◆ Task to carry out:
In the data, find each line where the word "DataW" appears and list that line.

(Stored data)
______
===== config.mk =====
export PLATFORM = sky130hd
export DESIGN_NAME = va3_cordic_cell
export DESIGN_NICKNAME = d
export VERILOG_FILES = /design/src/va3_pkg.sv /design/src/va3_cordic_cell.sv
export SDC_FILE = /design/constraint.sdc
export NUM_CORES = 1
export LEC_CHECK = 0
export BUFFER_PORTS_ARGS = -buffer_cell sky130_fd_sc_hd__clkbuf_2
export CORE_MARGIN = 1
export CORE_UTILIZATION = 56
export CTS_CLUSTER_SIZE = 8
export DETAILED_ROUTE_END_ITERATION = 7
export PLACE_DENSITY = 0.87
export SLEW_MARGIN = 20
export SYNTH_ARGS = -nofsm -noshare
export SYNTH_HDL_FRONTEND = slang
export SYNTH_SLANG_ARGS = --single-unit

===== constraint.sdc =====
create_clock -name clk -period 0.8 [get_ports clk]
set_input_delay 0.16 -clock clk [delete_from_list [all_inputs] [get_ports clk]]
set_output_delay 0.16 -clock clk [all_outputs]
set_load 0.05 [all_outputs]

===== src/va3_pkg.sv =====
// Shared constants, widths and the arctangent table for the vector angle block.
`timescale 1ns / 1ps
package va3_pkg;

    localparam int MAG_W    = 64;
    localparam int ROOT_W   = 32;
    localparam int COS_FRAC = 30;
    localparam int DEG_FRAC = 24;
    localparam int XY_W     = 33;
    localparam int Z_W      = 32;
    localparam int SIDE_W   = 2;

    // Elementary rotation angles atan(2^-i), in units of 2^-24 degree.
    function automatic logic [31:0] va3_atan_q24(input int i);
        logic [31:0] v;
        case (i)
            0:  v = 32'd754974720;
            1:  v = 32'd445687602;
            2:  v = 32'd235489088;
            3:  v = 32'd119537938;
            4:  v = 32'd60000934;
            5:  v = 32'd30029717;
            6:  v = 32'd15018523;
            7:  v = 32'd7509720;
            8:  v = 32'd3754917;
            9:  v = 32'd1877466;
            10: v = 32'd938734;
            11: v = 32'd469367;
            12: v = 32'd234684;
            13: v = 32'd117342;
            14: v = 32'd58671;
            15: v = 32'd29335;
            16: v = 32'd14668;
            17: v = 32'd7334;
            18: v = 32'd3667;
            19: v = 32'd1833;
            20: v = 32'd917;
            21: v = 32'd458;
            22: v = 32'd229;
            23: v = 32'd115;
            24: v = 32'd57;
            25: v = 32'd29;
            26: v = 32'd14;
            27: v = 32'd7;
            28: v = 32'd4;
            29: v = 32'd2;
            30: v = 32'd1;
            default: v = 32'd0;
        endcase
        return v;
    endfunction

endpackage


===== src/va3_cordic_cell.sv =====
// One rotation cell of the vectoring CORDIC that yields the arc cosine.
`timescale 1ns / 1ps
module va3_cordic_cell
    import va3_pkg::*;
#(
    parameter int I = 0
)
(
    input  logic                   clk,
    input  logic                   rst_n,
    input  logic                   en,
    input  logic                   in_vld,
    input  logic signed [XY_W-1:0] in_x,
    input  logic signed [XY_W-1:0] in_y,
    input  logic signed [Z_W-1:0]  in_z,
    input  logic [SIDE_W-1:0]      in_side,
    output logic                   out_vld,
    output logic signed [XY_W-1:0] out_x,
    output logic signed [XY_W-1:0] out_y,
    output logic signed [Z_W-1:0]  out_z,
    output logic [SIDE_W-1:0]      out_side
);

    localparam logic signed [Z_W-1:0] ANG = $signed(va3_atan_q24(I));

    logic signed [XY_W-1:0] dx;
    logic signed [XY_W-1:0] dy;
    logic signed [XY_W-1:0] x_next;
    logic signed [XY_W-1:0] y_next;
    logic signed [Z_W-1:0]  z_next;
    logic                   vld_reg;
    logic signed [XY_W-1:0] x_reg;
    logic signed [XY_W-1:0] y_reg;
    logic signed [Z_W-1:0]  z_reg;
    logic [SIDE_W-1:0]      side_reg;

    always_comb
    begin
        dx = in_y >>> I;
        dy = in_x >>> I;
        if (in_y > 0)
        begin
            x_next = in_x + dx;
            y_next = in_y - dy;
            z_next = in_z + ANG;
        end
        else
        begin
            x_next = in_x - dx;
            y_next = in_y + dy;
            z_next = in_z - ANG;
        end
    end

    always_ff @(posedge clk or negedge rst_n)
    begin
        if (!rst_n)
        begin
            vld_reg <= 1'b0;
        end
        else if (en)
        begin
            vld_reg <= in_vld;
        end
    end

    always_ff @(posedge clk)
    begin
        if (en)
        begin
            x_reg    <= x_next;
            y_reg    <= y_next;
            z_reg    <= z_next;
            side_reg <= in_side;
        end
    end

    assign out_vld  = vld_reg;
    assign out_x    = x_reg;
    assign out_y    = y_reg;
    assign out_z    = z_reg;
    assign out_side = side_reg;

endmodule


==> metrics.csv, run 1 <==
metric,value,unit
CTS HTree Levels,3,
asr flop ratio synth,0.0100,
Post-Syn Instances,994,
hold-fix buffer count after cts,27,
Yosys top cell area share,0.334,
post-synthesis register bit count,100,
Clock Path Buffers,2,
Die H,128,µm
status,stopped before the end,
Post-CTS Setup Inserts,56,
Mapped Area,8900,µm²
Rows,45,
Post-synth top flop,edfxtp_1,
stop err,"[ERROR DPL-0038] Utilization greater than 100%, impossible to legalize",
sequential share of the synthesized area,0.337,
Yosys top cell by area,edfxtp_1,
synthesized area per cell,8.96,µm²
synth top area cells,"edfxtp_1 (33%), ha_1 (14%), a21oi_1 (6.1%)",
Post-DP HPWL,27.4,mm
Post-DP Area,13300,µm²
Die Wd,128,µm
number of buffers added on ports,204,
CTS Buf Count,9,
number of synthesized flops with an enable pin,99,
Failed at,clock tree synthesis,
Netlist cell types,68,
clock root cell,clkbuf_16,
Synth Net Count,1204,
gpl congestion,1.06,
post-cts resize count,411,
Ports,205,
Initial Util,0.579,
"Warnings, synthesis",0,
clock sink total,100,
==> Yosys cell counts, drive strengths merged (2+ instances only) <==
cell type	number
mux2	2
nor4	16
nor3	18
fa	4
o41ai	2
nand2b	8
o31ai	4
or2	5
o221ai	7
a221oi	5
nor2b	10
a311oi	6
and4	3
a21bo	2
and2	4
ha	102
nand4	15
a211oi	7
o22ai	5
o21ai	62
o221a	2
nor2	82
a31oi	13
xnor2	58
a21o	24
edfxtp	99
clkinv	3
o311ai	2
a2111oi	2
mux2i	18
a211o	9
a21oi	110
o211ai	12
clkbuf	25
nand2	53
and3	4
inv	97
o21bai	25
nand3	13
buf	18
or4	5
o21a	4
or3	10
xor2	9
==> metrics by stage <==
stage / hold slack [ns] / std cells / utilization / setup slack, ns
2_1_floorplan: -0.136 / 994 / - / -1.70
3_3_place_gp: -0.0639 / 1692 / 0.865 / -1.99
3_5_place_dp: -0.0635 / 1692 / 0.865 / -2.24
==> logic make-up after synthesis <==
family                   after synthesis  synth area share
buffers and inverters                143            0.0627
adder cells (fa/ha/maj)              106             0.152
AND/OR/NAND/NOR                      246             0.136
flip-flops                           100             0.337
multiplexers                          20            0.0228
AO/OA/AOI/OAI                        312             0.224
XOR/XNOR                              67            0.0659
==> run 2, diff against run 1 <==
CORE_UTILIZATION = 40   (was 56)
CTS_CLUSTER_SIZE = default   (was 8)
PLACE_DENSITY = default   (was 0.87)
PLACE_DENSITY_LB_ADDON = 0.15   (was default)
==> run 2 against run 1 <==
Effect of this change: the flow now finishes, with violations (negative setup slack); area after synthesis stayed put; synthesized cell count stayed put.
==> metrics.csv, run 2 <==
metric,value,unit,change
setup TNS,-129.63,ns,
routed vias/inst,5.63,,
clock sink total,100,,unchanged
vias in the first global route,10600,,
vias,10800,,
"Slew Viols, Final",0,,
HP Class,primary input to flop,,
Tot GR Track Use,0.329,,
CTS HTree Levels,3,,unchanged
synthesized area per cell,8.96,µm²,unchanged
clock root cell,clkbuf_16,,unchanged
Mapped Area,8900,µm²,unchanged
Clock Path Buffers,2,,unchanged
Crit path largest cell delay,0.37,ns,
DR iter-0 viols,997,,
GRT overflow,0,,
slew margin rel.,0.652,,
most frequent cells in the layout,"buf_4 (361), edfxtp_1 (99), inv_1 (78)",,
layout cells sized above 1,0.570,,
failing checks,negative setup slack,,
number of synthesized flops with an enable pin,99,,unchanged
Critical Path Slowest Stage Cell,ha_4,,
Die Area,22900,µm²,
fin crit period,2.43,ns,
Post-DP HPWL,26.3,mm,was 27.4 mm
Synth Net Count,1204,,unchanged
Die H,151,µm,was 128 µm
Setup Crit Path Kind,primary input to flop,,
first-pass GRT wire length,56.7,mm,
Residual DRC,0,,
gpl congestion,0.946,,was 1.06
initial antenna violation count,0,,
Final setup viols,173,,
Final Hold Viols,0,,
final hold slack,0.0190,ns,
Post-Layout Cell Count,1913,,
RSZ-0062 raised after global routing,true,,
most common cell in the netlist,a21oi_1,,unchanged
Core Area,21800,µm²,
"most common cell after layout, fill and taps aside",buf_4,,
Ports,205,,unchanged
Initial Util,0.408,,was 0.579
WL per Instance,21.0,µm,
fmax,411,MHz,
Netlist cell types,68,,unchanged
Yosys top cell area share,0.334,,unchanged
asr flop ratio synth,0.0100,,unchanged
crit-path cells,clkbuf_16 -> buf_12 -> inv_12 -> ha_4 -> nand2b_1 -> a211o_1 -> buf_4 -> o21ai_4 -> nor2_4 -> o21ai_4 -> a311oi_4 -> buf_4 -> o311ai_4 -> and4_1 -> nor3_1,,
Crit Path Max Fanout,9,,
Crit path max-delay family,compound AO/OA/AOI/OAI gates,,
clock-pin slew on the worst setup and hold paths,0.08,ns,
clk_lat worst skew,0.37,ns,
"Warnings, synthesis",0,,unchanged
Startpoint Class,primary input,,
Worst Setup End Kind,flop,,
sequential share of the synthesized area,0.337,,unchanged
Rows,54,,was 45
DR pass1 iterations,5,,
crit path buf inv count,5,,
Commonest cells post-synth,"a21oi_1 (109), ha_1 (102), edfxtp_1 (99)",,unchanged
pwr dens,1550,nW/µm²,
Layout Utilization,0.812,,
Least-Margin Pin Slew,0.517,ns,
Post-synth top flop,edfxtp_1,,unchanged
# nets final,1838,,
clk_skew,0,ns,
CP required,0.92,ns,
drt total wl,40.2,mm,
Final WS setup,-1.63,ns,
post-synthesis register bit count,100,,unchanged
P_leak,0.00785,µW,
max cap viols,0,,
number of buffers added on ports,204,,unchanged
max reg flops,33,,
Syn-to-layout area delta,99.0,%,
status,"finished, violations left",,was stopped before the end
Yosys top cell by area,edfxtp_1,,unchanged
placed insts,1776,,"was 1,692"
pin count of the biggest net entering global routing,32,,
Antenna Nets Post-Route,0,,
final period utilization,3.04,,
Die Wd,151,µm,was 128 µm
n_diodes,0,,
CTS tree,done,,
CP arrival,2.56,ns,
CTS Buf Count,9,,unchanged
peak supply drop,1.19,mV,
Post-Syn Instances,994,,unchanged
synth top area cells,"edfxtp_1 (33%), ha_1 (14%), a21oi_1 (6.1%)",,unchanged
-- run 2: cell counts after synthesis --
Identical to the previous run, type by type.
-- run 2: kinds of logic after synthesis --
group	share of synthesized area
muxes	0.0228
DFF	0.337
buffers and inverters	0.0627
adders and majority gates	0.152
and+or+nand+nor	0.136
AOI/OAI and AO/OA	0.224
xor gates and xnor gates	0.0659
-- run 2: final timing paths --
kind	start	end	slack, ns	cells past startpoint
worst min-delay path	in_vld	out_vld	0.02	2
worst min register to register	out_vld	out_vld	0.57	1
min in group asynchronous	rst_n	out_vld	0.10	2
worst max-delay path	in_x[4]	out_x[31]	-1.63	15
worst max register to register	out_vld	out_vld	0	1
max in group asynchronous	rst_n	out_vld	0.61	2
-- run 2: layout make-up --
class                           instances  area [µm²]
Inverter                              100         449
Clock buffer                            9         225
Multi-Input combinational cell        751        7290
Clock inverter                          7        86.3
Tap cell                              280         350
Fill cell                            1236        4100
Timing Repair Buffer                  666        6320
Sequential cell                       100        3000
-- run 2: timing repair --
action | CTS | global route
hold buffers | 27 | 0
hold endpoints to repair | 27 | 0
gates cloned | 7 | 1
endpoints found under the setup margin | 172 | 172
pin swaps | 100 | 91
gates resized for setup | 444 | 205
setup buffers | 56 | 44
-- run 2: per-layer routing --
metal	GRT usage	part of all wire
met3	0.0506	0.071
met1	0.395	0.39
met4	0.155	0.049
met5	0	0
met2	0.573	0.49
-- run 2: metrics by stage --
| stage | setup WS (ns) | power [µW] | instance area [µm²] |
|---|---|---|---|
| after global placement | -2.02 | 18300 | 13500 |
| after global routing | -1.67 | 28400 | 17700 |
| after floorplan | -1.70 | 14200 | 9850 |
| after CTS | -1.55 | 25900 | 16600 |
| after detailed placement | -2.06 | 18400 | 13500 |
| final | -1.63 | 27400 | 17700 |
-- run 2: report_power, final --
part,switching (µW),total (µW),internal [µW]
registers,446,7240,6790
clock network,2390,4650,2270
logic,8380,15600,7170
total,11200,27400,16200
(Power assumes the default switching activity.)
______
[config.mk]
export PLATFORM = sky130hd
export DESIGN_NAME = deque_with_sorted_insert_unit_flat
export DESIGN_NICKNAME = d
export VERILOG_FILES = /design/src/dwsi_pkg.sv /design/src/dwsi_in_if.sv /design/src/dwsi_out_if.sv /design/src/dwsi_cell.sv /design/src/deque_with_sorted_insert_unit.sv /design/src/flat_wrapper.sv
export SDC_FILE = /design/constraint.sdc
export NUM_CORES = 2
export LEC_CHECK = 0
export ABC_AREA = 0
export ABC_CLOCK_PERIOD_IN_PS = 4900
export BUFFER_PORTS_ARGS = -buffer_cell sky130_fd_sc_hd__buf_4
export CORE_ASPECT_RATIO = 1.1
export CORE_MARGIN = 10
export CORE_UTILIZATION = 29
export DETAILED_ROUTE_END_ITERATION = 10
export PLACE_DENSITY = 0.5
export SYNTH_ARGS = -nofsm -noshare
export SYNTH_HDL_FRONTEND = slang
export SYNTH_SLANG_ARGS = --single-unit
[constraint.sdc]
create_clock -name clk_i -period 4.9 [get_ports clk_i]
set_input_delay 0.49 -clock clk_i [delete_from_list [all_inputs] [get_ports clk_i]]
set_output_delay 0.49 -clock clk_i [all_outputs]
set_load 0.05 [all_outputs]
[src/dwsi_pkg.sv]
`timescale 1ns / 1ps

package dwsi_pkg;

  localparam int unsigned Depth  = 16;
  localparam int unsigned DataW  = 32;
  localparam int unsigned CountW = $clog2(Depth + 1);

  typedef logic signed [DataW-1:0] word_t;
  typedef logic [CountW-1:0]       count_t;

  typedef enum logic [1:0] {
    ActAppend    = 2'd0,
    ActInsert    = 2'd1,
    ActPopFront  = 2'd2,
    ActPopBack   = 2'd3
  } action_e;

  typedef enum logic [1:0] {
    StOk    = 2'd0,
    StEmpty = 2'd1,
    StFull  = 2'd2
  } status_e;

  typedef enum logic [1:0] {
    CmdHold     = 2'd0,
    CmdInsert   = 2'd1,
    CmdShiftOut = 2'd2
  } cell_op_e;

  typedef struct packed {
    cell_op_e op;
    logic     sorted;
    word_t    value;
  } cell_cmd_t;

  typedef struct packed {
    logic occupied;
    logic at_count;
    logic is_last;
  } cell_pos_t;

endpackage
______
◆ Answer for this exercise:
  localparam int unsigned DataW  = 32;
  typedef logic signed [DataW-1:0] word_t;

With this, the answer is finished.